I think that’s everyone’s definition.

But having been involved in three presidential races, two of which we won closely and one that we lost fairly closely, I know enough to know that we weren’t brilliant because Florida went our way in 2000 or enough Ohioans stuck with us in 2004. Nor are we idiots because we came a little more than 320,000 votes short of winning the electoral college in 2012. Losing is just losing. It’s not a mandate to throw out every idea that the candidate championed, and I would hope it’s not seen as an excuse to show disrespect for a good man who fought hard for values we admire.

You guys didn’t win a single swing state except for North Carolina. You lost every tossup Senate race. You lost every demographic group that wasn’t “White people over 40”. That should set off giant warning klaxons in whatever creepy castle the GOP uses as it’s headquarters now that perhaps the American people aren’t buying your brand of crap anymore.

Not only that, but it’s rather telling that the Romney Campaign was still warm when the professional GOP operatives arrived to all take a dump on it’s chest.

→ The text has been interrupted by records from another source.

==> config.mk <==
export PLATFORM = sky130hd
export DESIGN_NAME = pmp_csr_axil
export DESIGN_NICKNAME = d
export VERILOG_FILES = /design/src/rtl/pmp_pkg.sv /design/src/rtl/pmp_csr_axil.sv
export SDC_FILE = /design/constraint.sdc
export NUM_CORES = 1
export LEC_CHECK = 0
export ABC_AREA = 1
export BUFFER_PORTS_ARGS = -buffer_cell sky130_fd_sc_hd__buf_2
export CORE_AREA = 2 2 292 294
export DETAILED_ROUTE_END_ITERATION = 12
export DIE_AREA = 0 0 294 296
export PLACE_DENSITY = 0.66
export SLEW_MARGIN = 20
export SYNTH_ARGS = -nofsm -noshare
export SYNTH_HDL_FRONTEND = slang
export SYNTH_SLANG_ARGS = --single-unit
==> constraint.sdc <==
create_clock -name clock -period 2.6 [get_ports clock]
set_clock_uncertainty 0.05 [all_clocks]
set_input_delay 0.52 -clock clock [delete_from_list [all_inputs] [get_ports clock]]
set_output_delay 0.52 -clock clock [all_outputs]
set_load 0.02 [all_outputs]
==> src/rtl/pmp_pkg.sv <==
package pmp_pkg;

  // Region count must stay a multiple of 4
  localparam int region_count = 16;
  localparam int cfg_word_count = region_count / 4;
  localparam int region_index_width = $clog2(region_count);
  localparam int cfg_index_width = $clog2(cfg_word_count);

  // Address matching modes
  localparam logic [1:0] mode_off = 2'd0;
  localparam logic [1:0] mode_tor = 2'd1;
  localparam logic [1:0] mode_na4 = 2'd2;
  localparam logic [1:0] mode_napot = 2'd3;

  // AXI4-Lite register map
  localparam int axi_addr_width = 8;
  localparam logic [axi_addr_width-1:0] cfg_base = 8'h00;
  localparam logic [axi_addr_width-1:0] addr_base = 8'h40;

  localparam logic [1:0] resp_okay = 2'b00;
  localparam logic [1:0] resp_slverr = 2'b10;

  // One pmpcfg entry, read in bit 0
  typedef struct packed {
    logic lock;
    logic [1:0] reserved;
    logic [1:0] mode;
    logic execute;
    logic write;
    logic read;
  } pmp_cfg_entry_t;

  // Bus word or four entries, entry k in byte k
  typedef union packed {
    logic [31:0] raw;
    pmp_cfg_entry_t [3:0] entry;
  } pmp_cfg_word_t;

endpackage

==> src/rtl/pmp_csr_axil.sv <==
`timescale 1ns/10ps

module pmp_csr_axil (
  input  logic clock,
  input  logic reset,
  input  logic awvalid,
  output logic awready,
  input  logic [pmp_pkg::axi_addr_width-1:0] awaddr,
  input  logic wvalid,
  output logic wready,
  input  logic [31:0] wdata,
  input  logic [3:0] wstrb,
  output logic bvalid,
  input  logic bready,
  output logic [1:0] bresp,
  input  logic arvalid,
  output logic arready,
  input  logic [pmp_pkg::axi_addr_width-1:0] araddr,
  output logic rvalid,
  input  logic rready,
  output logic [31:0] rdata,
  output logic [1:0] rresp,
  output pmp_pkg::pmp_cfg_word_t cfg_words [pmp_pkg::cfg_word_count],
  output logic [31:0] pmp_addrs [pmp_pkg::region_count]
);

  logic write_fire;
  logic read_fire;
  logic [1:0] write_resp;
  logic [31:0] read_data;
  logic [1:0] read_resp;
  logic [pmp_pkg::region_count-1:0] addr_locked;

  function automatic logic cfg_hit(input logic [pmp_pkg::axi_addr_width-1:0] addr);
    return (int'(addr) >= int'(pmp_pkg::cfg_base)) &&
           (int'(addr) < int'(pmp_pkg::cfg_base) + 4 * pmp_pkg::cfg_word_count);
  endfunction

  function automatic logic addr_hit(input logic [pmp_pkg::axi_addr_width-1:0] addr);
    return (int'(addr) >= int'(pmp_pkg::addr_base)) &&
           (int'(addr) < int'(pmp_pkg::addr_base) + 4 * pmp_pkg::region_count);
  endfunction

  function automatic logic [pmp_pkg::cfg_index_width-1:0] cfg_index(
    input logic [pmp_pkg::axi_addr_width-1:0] addr
  );
    logic [pmp_pkg::axi_addr_width-1:0] offset;
    offset = addr - pmp_pkg::cfg_base;
    return offset[2 +: pmp_pkg::cfg_index_width];
  endfunction

  function automatic logic [pmp_pkg::region_index_width-1:0] addr_index(
    input logic [pmp_pkg::axi_addr_width-1:0] addr
  );
    logic [pmp_pkg::axi_addr_width-1:0] offset;
    offset = addr - pmp_pkg::addr_base;
    return offset[2 +: pmp_pkg::region_index_width];
  endfunction

  // Reserved bits never stored
  function automatic pmp_pkg::pmp_cfg_entry_t clean_entry(input logic [7:0] value);
    pmp_pkg::pmp_cfg_entry_t entry;
    entry = value;
    entry.reserved = 2'b00;
    return entry;
  endfunction

  // Address and data taken together
  assign write_fire = awvalid && wvalid && !bvalid;
  assign awready = write_fire;
  assign wready = write_fire;

  assign arready = !rvalid;
  assign read_fire = arvalid && arready;

  assign write_resp = (cfg_hit(awaddr) || addr_hit(awaddr)) ?
                      pmp_pkg::resp_okay : pmp_pkg::resp_slverr;

  // pmpaddr i is frozen by its own lock or by a locked TOR entry above it
  always_comb begin
    for (int i = 0; i < pmp_pkg::region_count; i++) begin
      addr_locked[i] = cfg_words[i / 4].entry[i % 4].lock;
    end
    for (int i = 0; i < pmp_pkg::region_count - 1; i++) begin
      if (cfg_words[(i + 1) / 4].entry[(i + 1) % 4].lock &&
          cfg_words[(i + 1) / 4].entry[(i + 1) % 4].mode == pmp_pkg::mode_tor) begin
        addr_locked[i] = 1'b1;
      end
    end
  end

  always_ff @(posedge clock) begin
    if (reset) begin
      for (int n = 0; n < pmp_pkg::cfg_word_count; n++) begin
        cfg_words[n] <= '0;
      end
      for (int i = 0; i < pmp_pkg::region_count; i++) begin
        pmp_addrs[i] <= '0;
      end
    end else if (write_fire) begin
      if (cfg_hit(awaddr)) begin
        for (int k = 0; k < 4; k++) begin
          if (wstrb[k] && !cfg_words[cfg_index(awaddr)].entry[k].lock) begin
            cfg_words[cfg_index(awaddr)].entry[k] <= clean_entry(wdata[8*k +: 8]);
          end
        end
      end
      if (addr_hit(awaddr) && !addr_locked[addr_index(awaddr)]) begin
        for (int k = 0; k < 4; k++) begin
          if (wstrb[k]) begin
            pmp_addrs[addr_index(awaddr)][8*k +: 8] <= wdata[8*k +: 8];
          end
        end
      end
    end
  end

  // Write response channel
  always_ff @(posedge clock) begin
    if (reset) begin
      bvalid <= 1'b0;
    end else if (write_fire) begin
      bvalid <= 1'b1;
    end else if (bready) begin
      bvalid <= 1'b0;
    end
  end

  always_ff @(posedge clock) begin
    if (write_fire) begin
      bresp <= write_resp;
    end
  end

  always_comb begin
    read_data = '0;
    read_resp = pmp_pkg::resp_slverr;
    if (cfg_hit(araddr)) begin
      read_data = cfg_words[cfg_index(araddr)].raw;
      read_resp = pmp_pkg::resp_okay;
    end else if (addr_hit(araddr)) begin
      read_data = pmp_addrs[addr_index(araddr)];
      read_resp = pmp_pkg::resp_okay;
    end
  end

  // Read data held stable until rready
  always_ff @(posedge clock) begin
    if (reset) begin
      rvalid <= 1'b0;
    end else if (read_fire) begin
      rvalid <= 1'b1;
    end else if (rready) begin
      rvalid <= 1'b0;
    end
  end

  always_ff @(posedge clock) begin
    if (read_fire) begin
      rdata <= read_data;
      rresp <= read_resp;
    end
  end

endmodule

==> flow_metrics.py <==
metrics = {
    "status": {
        "outcome": "completed",
    },
    "detailed_routing": {
        "dr.pass1.iters": 9,
        "wl_per_cell_um": 25.2,
        "route.detailed.drc": 0,
        "wl_mm": 163,
        "vias": 37800,
        "drtAntennaViolNets": 0,
        "via_per_inst": 5.86,
        "drt_iter0_drc": 4843,
    },
    "timing": {
        "rsz0062_at_grt": "false",
        "setup_viol": 0,
        "fin_crit_sh_pct": 98.0,
        "hold_viol": 0,
        "hold_slack_ps": 94.7,
        "timing.fmax_mhz": 393,
        "slew_viol_final": 0,
        "tightest_slew_ps": 1270,
        "setup_tns_ps": 0,
        "period_needed_ps": 2550,
        "timing.slew.headroom_pct": 15.1,
        "fin_ws_ps": 52.6,
    },
    "floorplanning": {
        "die-area_mm2": 0.0870,
        "fp.dieH_um": 296,
        "std_cell_rows": 107,
        "die_w_um": 294,
        "core_area_mm2": 0.0842,
        "initial_utilization_pct": 37.2,
        "ios": 740,
    },
    "grt": {
        "track_usage_pct": 35.3,
        "antenna_found_initial": 6,
        "grt_pass1_wl_mm": 228,
        "grt_pass1_vias": 33000,
        "grt_overflow": 0,
        "grt_max_degree": 157,
    },
    "clock_tree": {
        "numClockSinks": 644,
        "cts_tree": "yes",
        "clk_latency_ps": 640,
        "cts_hold_repair.buffers": 0,
        "cts_inserted_buffers": 75,
        "cts-root-buf": "clkbuf_16",
        "post_cts_buffers": 0,
        "clock_path_buffers": 3,
        "clk_pin_slew_ps": 60,
        "cts-htree-levels": 3,
    },
    "synth": {
        "synth_area_mm2": 0.0313,
        "yosysWarnings": 0,
        "seq_area_frac_synth_pct": 42.3,
        "syn_inst": 4645,
        "ys_types": 26,
        "synth_seq_cells": 644,
        "syn_avg_cell_area_um2": 6.74,
    },
    "setup_path": {
        "crit_path_cell_trace": "inv_1 -> o21ai_0 -> a21oi_1 -> a21oi_1 -> nor2_1 -> nand3_1 -> buf_12 -> nor2_1 -> nor2_1 -> nor2_1",
        "crit_path_max_fanout": 14,
        "reg2reg_to": "pmp_addrs[437]",
        "cp_common_cell": "nor2_1",
        "max_stage_delay_ps": 550,
        "endpoint_kind": "register",
        "slowest_stage": "nor2_1",
        "crit_type": "reg2reg",
        "rr_startpoint": "cfg_words[23]",
        "cp_data_arrival_time_ps": 3050,
        "required_ps": 3100,
        "ff2ff_path_depth": 10,
        "start_kind": "register",
        "ff2ff_setup_slack_ps": 50,
    },
    "min_path": {
        "worstHoldPathType": "in2reg",
        "hold_start": "bready",
        "worstHoldPathCells": 4,
        "holdPathEnd": "bvalid",
    },
    "layout": {
        "drive_gt1_share_pct": 21.9,
        "layout_common_cells": "1169 x nor2_1, 720 x nand2_1, 695 x buf_2",
        "fill_cells": 8534,
        "final_common_cell": "nor2_1",
        "fin_nets": 5354,
        "fin_cells": 6449,
        "syn2layout_area_growth_pct": 27.4,
        "post-route-util_pct": 47.4,
    },
    "place": {
        "port_buffers": 701,
        "place.gp.congestion": 0.949,
        "hpwl_mm": 115,
        "placed_cells": 6308,
        "post-place-ws_ps": -195,
    },
    "power_and_ir_drop": {
        "ir_drop_v": 0.000397,
        "pwr_density_cell_mw_per_mm2": 593,
        "p_leak_nw": 17.3,
    },
    "run": {
        "drv_cap": 0,
    },
}
==> worst max-delay path: cells and delay by family, from the launching register on <==
family,cells,cell delay [ps]
AO/OA/AOI/OAI,3,590
buffers and inverters,2,330
flip-flops,1,360
AND/OR/NAND/NOR,5,1140
==> registers in the layout, indices dropped and copies added (netlist names) <==
name       count
bresp          1
bvalid         1
cfg_words     96
pmp_addrs    512
rdata         32
rresp          1
rvalid         1
==> synth_stat cells <==
cell type,number,area (µm²)
a21oi_1,220,1100
nor4_1,1,6.26
inv_2,9,33.8
nand2_1,720,2700
nand3_1,174,871
a22o_1,9,78.8
buf_2,59,295
o211ai_1,37,278
o221ai_1,27,236
buf_4,35,263
o21ai_0,379,1900
conb_1,1,3.75
a31oi_1,8,50.1
o22ai_1,92,576
o21a_1,1,7.51
clkinv_1,15,56.3
a211oi_1,30,225
dfxtp_1,610,12200
nor3_1,125,626
nor2_1,1190,4470
nand4_1,387,2420
edfxtp_1,34,1020
inv_1,98,368
nor2_2,30,188
clkbuf_1,284,1070
buf_1,70,263
==> cells by family after synthesis <==
family / share of synthesized area, %
AO/OA/AOI/OAI: 14.2
flip-flops: 42.3
buffers and inverters: 7.49
other: 0.0120
AND/OR/NAND/NOR: 36.0
==> area by class of cell <==
| cell class | instances | area (µm²) | share of cell area [%] |
|---|---|---|---|
| Multi-Input combinational cell | 3464 | 15900 | 40.0 |
| Sequential cell | 644 | 13200 | 33.2 |
| Timing Repair Buffer | 988 | 6350 | 15.9 |
| Clock buffer | 106 | 2150 | 5.38 |
| Tap cell | 1090 | 1360 | 3.42 |
| Inverter | 122 | 478 | 1.20 |
| Clock inverter | 31 | 360 | 0.904 |
| Antenna cell | 4 | 10.0 | 0.0251 |
==> metrics by stage <==
| stage | power (mW) | instance area [µm²] |
|---|---|---|
| 2_1_floorplan | 11.6 | 31400 |
| 3_3_place_gp | 12.8 | 37300 |
| 3_5_place_dp | 12.8 | 37300 |
| 4_1_cts | 23.6 | 39800 |
| 5_1_grt | 24.2 | 39900 |
| 6_report | 23.6 | 39900 |
==> where the power goes <==
group	switching [mW]	internal, mW
clock network	4.59	6.39
registers	0.0290	10.0
logic	1.94	0.688
total	6.55	17.1
==> per-layer routing <==
metal	GRT usage, %	share of wire, %
met4	23.2	7.8
met1	44.8	38
met2	53.8	43
met5	0	0
met3	8.08	11
==> how the worst max path moves through the flow <==
stage / from / endpoint
after floorplan: awvalid / pmp_addrs[319]
after global placement: araddr[2] / rdata[1]
after detailed placement: awaddr[2] / pmp_addrs[86]
after CTS: cfg_words[23] / pmp_addrs[37]
after global routing: cfg_words[84] / pmp_addrs[460]
final: cfg_words[23] / pmp_addrs[437]
==> timing repair <==
| item | 4_1_cts | 5_1_grt |
|---|---|---|
| gates resized for setup | 0 | 11 |
| endpoints found under the hold margin | 0 | 0 |
| endpoints found under the setup margin | 0 | 46 |
No activity file was read; power rests on OpenSTA's default activity.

In the debates and in sweeping rallies across the country, Romney captured the imagination of millions of Americans. He spoke for those who felt disconnected from the Obama vision of America. He handled the unequaled pressures of a campaign with a natural grace and good humor that contrasted sharply with the angry bitterness of his critics.

Hello, white people!

There was a time not so long ago when the problems of the Democratic Party revolved around being too liberal and too dependent on minorities. Obama turned those problems into advantages and rode that strategy to victory. But he was a charismatic African American president with a billion dollars, no primary and media that often felt morally conflicted about being critical. How easy is that to replicate?

Welp, four years ago he had three quarters of a billion dollars, a long and bruising primary, and a media that was more critical of him than his opponent. I’m going to guess “Not that hard.”

Yes, the Republican Party has problems, but as we go forward, let’s remember that any party that captures the majority of the middle class must be doing something right. When Mitt Romney stood on stage with President Obama, it wasn’t about television ads or whiz-bang turnout technologies, it was about fundamental Republican ideas vs. fundamental Democratic ideas. It was about lower taxes or higher taxes, less government or more government, more freedom or less freedom. And Republican ideals — Mitt Romney — carried the day.

As it turns out, the voters dramatically prefer fundamental Democratic ideas to fundamental Republican ones. They want higher taxes, more government, and more freedom, and your candidate didn’t deliver. I don’t know on what planet Mitt Romney carried the day (Kolob?), but it sure as shit wasn’t this one.

On Nov. 6, that wasn’t enough to win. But it was enough to make us proud and to build on for the future.

So, to sum up: the only voters that matter are white people over 40 making more than $50,000 a year, and those voters voted for Mitt Romney, so Mitt Romney won from an ideological perspective, even though he didn’t actually win from an actual perspective.

To this I reply: GO HOME STUART, YOU LOST.